== Work task ==
Copy out each line of the data below in which "output" appears.

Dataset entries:
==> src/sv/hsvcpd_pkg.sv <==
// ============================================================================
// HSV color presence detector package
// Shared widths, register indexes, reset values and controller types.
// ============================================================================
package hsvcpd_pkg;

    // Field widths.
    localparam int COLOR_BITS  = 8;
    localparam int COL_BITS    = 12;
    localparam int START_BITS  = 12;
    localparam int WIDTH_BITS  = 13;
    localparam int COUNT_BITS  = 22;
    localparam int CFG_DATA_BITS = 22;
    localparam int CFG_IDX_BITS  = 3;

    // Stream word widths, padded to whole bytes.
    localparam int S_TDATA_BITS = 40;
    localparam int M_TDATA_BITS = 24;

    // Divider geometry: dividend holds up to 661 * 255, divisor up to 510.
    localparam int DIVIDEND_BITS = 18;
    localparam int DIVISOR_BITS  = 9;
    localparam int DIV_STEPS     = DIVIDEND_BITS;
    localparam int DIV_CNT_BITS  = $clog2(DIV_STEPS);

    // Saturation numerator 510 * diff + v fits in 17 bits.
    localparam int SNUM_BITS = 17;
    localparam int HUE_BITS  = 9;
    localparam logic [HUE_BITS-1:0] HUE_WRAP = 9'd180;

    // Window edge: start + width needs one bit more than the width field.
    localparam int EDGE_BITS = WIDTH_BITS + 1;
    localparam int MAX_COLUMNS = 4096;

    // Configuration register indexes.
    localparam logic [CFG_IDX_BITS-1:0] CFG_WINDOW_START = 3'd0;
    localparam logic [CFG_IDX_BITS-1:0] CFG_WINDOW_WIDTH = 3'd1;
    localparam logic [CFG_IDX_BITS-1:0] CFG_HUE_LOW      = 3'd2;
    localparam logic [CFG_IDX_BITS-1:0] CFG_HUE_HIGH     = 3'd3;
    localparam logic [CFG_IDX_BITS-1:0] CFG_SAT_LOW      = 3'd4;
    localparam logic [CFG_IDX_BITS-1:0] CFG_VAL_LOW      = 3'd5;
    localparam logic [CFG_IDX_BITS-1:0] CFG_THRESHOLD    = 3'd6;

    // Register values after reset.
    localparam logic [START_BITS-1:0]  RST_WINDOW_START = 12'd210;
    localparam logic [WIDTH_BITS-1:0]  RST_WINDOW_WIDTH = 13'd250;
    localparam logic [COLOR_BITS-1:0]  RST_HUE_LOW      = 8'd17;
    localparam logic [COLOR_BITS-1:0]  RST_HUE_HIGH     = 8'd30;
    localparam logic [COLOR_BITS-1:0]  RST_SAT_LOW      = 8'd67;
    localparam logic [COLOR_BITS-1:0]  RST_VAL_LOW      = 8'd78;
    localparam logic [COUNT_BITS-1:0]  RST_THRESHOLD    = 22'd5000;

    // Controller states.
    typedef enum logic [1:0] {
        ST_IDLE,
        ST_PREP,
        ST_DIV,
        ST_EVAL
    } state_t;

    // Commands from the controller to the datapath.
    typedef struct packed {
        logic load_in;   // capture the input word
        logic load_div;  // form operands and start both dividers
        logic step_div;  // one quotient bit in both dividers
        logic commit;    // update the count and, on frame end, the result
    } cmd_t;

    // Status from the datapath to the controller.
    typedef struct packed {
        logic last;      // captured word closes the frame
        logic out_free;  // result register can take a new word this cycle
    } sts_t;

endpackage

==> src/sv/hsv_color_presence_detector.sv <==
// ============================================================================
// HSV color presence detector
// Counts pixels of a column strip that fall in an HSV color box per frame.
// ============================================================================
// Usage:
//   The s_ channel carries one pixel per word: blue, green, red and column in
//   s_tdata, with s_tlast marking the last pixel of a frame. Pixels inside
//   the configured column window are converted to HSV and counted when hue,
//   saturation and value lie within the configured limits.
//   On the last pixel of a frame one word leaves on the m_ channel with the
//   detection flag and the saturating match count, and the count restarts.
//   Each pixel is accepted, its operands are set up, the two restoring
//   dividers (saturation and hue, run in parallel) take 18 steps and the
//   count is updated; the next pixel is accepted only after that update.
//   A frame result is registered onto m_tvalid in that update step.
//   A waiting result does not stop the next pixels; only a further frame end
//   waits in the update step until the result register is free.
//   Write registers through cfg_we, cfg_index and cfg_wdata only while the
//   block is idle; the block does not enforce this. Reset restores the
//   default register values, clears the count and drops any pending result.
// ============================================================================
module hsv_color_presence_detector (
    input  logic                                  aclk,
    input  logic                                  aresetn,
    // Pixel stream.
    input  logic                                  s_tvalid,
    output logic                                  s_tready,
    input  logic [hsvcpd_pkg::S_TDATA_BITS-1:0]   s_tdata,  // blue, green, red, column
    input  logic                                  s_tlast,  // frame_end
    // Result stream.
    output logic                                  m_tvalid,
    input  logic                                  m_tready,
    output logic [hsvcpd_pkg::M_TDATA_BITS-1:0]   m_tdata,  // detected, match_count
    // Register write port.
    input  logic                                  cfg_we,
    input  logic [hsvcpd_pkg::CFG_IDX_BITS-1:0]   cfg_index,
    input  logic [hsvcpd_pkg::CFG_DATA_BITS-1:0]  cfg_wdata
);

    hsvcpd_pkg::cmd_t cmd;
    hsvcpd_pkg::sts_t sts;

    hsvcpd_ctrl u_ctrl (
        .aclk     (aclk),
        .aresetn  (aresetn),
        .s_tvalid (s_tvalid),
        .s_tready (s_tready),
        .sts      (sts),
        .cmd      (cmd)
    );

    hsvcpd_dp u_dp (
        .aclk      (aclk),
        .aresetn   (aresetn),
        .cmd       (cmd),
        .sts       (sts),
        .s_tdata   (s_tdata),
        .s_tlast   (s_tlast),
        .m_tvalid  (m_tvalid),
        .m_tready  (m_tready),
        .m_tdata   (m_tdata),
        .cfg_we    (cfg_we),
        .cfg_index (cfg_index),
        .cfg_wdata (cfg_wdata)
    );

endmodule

...

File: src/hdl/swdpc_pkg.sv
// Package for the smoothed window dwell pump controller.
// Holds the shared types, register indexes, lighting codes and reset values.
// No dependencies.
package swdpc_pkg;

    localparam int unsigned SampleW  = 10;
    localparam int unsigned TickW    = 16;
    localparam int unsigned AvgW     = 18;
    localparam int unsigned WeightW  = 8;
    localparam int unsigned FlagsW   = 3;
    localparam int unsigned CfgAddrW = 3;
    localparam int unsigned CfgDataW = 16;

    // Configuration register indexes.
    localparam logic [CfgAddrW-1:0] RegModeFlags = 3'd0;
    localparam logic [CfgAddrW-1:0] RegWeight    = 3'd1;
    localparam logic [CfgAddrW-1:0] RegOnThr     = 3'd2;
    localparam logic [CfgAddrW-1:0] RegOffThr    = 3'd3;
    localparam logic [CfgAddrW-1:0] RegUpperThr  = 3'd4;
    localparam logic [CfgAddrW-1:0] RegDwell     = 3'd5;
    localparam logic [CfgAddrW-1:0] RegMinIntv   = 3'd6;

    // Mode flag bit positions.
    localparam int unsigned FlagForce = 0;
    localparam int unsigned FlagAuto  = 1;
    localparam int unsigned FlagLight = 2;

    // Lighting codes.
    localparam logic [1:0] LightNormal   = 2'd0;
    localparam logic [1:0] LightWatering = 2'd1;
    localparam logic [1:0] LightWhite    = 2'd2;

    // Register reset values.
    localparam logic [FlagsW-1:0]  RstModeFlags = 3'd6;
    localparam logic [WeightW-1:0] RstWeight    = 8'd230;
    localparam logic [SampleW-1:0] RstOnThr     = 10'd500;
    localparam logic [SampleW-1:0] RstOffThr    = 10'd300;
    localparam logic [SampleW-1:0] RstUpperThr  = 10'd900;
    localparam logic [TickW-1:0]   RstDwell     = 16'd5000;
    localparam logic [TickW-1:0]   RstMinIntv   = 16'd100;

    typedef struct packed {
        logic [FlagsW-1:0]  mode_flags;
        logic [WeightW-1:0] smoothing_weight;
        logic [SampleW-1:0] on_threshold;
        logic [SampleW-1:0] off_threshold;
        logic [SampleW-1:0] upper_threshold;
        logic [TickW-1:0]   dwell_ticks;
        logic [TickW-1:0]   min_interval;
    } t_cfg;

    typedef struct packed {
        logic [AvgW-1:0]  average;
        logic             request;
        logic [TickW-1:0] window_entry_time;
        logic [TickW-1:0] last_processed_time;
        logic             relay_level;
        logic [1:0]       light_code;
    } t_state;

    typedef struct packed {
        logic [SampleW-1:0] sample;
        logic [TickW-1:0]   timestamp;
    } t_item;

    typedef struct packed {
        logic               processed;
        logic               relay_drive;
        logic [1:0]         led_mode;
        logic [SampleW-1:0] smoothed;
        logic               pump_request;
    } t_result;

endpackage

== Result ==
    output logic                                  s_tready,
    output logic                                  m_tvalid,
    output logic [hsvcpd_pkg::M_TDATA_BITS-1:0]   m_tdata,  // detected, match_count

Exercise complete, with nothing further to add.